What the task requires → With no additions or omissions, print the listing that follows.
___ Records provided
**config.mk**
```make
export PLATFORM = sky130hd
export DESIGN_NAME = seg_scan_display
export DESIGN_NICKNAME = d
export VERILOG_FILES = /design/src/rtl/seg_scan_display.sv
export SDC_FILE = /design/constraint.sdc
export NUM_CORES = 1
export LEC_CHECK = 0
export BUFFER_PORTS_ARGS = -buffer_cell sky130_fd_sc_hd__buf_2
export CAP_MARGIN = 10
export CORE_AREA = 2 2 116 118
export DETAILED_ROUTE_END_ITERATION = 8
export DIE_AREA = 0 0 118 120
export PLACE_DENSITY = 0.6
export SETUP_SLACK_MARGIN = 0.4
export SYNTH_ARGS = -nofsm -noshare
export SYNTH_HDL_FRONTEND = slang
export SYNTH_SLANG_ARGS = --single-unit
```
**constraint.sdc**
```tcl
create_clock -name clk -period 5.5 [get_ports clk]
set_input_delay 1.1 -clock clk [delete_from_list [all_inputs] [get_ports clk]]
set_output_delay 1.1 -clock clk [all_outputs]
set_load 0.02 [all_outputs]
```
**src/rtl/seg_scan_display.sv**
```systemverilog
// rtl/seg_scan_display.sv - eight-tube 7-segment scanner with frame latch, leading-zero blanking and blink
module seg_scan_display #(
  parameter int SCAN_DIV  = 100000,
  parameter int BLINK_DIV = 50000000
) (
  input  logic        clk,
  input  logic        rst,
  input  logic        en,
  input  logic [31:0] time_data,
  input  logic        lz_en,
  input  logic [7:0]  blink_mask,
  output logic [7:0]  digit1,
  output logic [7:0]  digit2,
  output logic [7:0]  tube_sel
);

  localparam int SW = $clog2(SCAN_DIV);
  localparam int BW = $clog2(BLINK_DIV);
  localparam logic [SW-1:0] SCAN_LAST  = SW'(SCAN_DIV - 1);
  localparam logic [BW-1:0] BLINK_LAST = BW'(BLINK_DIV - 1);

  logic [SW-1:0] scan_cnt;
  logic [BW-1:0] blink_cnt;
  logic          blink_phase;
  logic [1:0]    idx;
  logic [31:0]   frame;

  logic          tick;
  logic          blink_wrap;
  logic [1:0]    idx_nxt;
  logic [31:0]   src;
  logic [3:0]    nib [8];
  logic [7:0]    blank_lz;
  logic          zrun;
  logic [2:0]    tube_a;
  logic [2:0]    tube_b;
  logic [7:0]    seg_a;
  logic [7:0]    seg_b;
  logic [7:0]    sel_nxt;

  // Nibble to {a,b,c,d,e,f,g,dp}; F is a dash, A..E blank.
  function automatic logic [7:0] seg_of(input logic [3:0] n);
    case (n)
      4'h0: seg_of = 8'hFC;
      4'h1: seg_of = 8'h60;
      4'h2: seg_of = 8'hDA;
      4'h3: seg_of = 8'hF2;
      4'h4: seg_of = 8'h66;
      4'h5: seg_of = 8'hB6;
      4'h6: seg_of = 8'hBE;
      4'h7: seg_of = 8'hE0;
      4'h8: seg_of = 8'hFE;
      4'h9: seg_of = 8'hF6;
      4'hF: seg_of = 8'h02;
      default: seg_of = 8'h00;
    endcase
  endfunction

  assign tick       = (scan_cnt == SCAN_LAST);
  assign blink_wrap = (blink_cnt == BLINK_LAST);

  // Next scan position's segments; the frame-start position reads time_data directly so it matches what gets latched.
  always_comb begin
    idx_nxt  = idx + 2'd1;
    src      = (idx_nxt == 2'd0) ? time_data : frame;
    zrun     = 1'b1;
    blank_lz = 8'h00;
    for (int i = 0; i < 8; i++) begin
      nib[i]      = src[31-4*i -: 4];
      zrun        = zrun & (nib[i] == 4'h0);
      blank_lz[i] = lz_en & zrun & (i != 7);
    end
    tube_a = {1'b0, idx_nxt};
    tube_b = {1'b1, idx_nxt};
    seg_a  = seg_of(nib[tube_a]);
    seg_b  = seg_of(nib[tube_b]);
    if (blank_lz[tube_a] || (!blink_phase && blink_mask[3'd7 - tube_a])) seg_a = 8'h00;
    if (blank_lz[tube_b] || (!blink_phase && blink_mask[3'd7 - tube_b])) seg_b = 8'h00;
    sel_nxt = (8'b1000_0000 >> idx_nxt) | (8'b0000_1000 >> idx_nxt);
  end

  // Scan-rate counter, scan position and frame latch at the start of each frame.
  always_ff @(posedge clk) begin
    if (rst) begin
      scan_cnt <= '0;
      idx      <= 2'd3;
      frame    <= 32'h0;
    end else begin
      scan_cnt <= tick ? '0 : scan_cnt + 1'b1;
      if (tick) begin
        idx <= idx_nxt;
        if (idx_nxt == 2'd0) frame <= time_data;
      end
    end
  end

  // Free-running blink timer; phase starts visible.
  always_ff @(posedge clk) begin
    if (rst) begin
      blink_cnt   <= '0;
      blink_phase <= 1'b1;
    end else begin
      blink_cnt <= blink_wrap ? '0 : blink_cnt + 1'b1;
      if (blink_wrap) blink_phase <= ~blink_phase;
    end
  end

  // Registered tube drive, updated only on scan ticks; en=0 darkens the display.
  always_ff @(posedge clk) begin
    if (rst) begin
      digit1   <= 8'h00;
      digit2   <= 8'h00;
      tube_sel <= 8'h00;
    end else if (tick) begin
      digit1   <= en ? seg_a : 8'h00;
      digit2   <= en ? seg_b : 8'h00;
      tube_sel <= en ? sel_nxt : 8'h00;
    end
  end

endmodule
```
______
Task output →
**config.mk**
```make
export PLATFORM = sky130hd
export DESIGN_NAME = seg_scan_display
export DESIGN_NICKNAME = d
export VERILOG_FILES = /design/src/rtl/seg_scan_display.sv
export SDC_FILE = /design/constraint.sdc
export NUM_CORES = 1
export LEC_CHECK = 0
export BUFFER_PORTS_ARGS = -buffer_cell sky130_fd_sc_hd__buf_2
export CAP_MARGIN = 10
export CORE_AREA = 2 2 116 118
export DETAILED_ROUTE_END_ITERATION = 8
export DIE_AREA = 0 0 118 120
export PLACE_DENSITY = 0.6
export SETUP_SLACK_MARGIN = 0.4
export SYNTH_ARGS = -nofsm -noshare
export SYNTH_HDL_FRONTEND = slang
export SYNTH_SLANG_ARGS = --single-unit
```
**constraint.sdc**
```tcl
create_clock -name clk -period 5.5 [get_ports clk]
set_input_delay 1.1 -clock clk [delete_from_list [all_inputs] [get_ports clk]]
set_output_delay 1.1 -clock clk [all_outputs]
set_load 0.02 [all_outputs]
```
**src/rtl/seg_scan_display.sv**
```systemverilog
// rtl/seg_scan_display.sv - eight-tube 7-segment scanner with frame latch, leading-zero blanking and blink
module seg_scan_display #(
  parameter int SCAN_DIV  = 100000,
  parameter int BLINK_DIV = 50000000
) (
  input  logic        clk,
  input  logic        rst,
  input  logic        en,
  input  logic [31:0] time_data,
  input  logic        lz_en,
  input  logic [7:0]  blink_mask,
  output logic [7:0]  digit1,
  output logic [7:0]  digit2,
  output logic [7:0]  tube_sel
);

  localparam int SW = $clog2(SCAN_DIV);
  localparam int BW = $clog2(BLINK_DIV);
  localparam logic [SW-1:0] SCAN_LAST  = SW'(SCAN_DIV - 1);
  localparam logic [BW-1:0] BLINK_LAST = BW'(BLINK_DIV - 1);

  logic [SW-1:0] scan_cnt;
  logic [BW-1:0] blink_cnt;
  logic          blink_phase;
  logic [1:0]    idx;
  logic [31:0]   frame;

  logic          tick;
  logic          blink_wrap;
  logic [1:0]    idx_nxt;
  logic [31:0]   src;
  logic [3:0]    nib [8];
  logic [7:0]    blank_lz;
  logic          zrun;
  logic [2:0]    tube_a;
  logic [2:0]    tube_b;
  logic [7:0]    seg_a;
  logic [7:0]    seg_b;
  logic [7:0]    sel_nxt;

  // Nibble to {a,b,c,d,e,f,g,dp}; F is a dash, A..E blank.
  function automatic logic [7:0] seg_of(input logic [3:0] n);
    case (n)
      4'h0: seg_of = 8'hFC;
      4'h1: seg_of = 8'h60;
      4'h2: seg_of = 8'hDA;
      4'h3: seg_of = 8'hF2;
      4'h4: seg_of = 8'h66;
      4'h5: seg_of = 8'hB6;
      4'h6: seg_of = 8'hBE;
      4'h7: seg_of = 8'hE0;
      4'h8: seg_of = 8'hFE;
      4'h9: seg_of = 8'hF6;
      4'hF: seg_of = 8'h02;
      default: seg_of = 8'h00;
    endcase
  endfunction

  assign tick       = (scan_cnt == SCAN_LAST);
  assign blink_wrap = (blink_cnt == BLINK_LAST);

  // Next scan position's segments; the frame-start position reads time_data directly so it matches what gets latched.
  always_comb begin
    idx_nxt  = idx + 2'd1;
    src      = (idx_nxt == 2'd0) ? time_data : frame;
    zrun     = 1'b1;
    blank_lz = 8'h00;
    for (int i = 0; i < 8; i++) begin
      nib[i]      = src[31-4*i -: 4];
      zrun        = zrun & (nib[i] == 4'h0);
      blank_lz[i] = lz_en & zrun & (i != 7);
    end
    tube_a = {1'b0, idx_nxt};
    tube_b = {1'b1, idx_nxt};
    seg_a  = seg_of(nib[tube_a]);
    seg_b  = seg_of(nib[tube_b]);
    if (blank_lz[tube_a] || (!blink_phase && blink_mask[3'd7 - tube_a])) seg_a = 8'h00;
    if (blank_lz[tube_b] || (!blink_phase && blink_mask[3'd7 - tube_b])) seg_b = 8'h00;
    sel_nxt = (8'b1000_0000 >> idx_nxt) | (8'b0000_1000 >> idx_nxt);
  end

  // Scan-rate counter, scan position and frame latch at the start of each frame.
  always_ff @(posedge clk) begin
    if (rst) begin
      scan_cnt <= '0;
      idx      <= 2'd3;
      frame    <= 32'h0;
    end else begin
      scan_cnt <= tick ? '0 : scan_cnt + 1'b1;
      if (tick) begin
        idx <= idx_nxt;
        if (idx_nxt == 2'd0) frame <= time_data;
      end
    end
  end

  // Free-running blink timer; phase starts visible.
  always_ff @(posedge clk) begin
    if (rst) begin
      blink_cnt   <= '0;
      blink_phase <= 1'b1;
    end else begin
      blink_cnt <= blink_wrap ? '0 : blink_cnt + 1'b1;
      if (blink_wrap) blink_phase <= ~blink_phase;
    end
  end

  // Registered tube drive, updated only on scan ticks; en=0 darkens the display.
  always_ff @(posedge clk) begin
    if (rst) begin
      digit1   <= 8'h00;
      digit2   <= 8'h00;
      tube_sel <= 8'h00;
    end else if (tick) begin
      digit1   <= en ? seg_a : 8'h00;
      digit2   <= en ? seg_b : 8'h00;
      tube_sel <= en ? sel_nxt : 8'h00;
    end
  end

endmodule
```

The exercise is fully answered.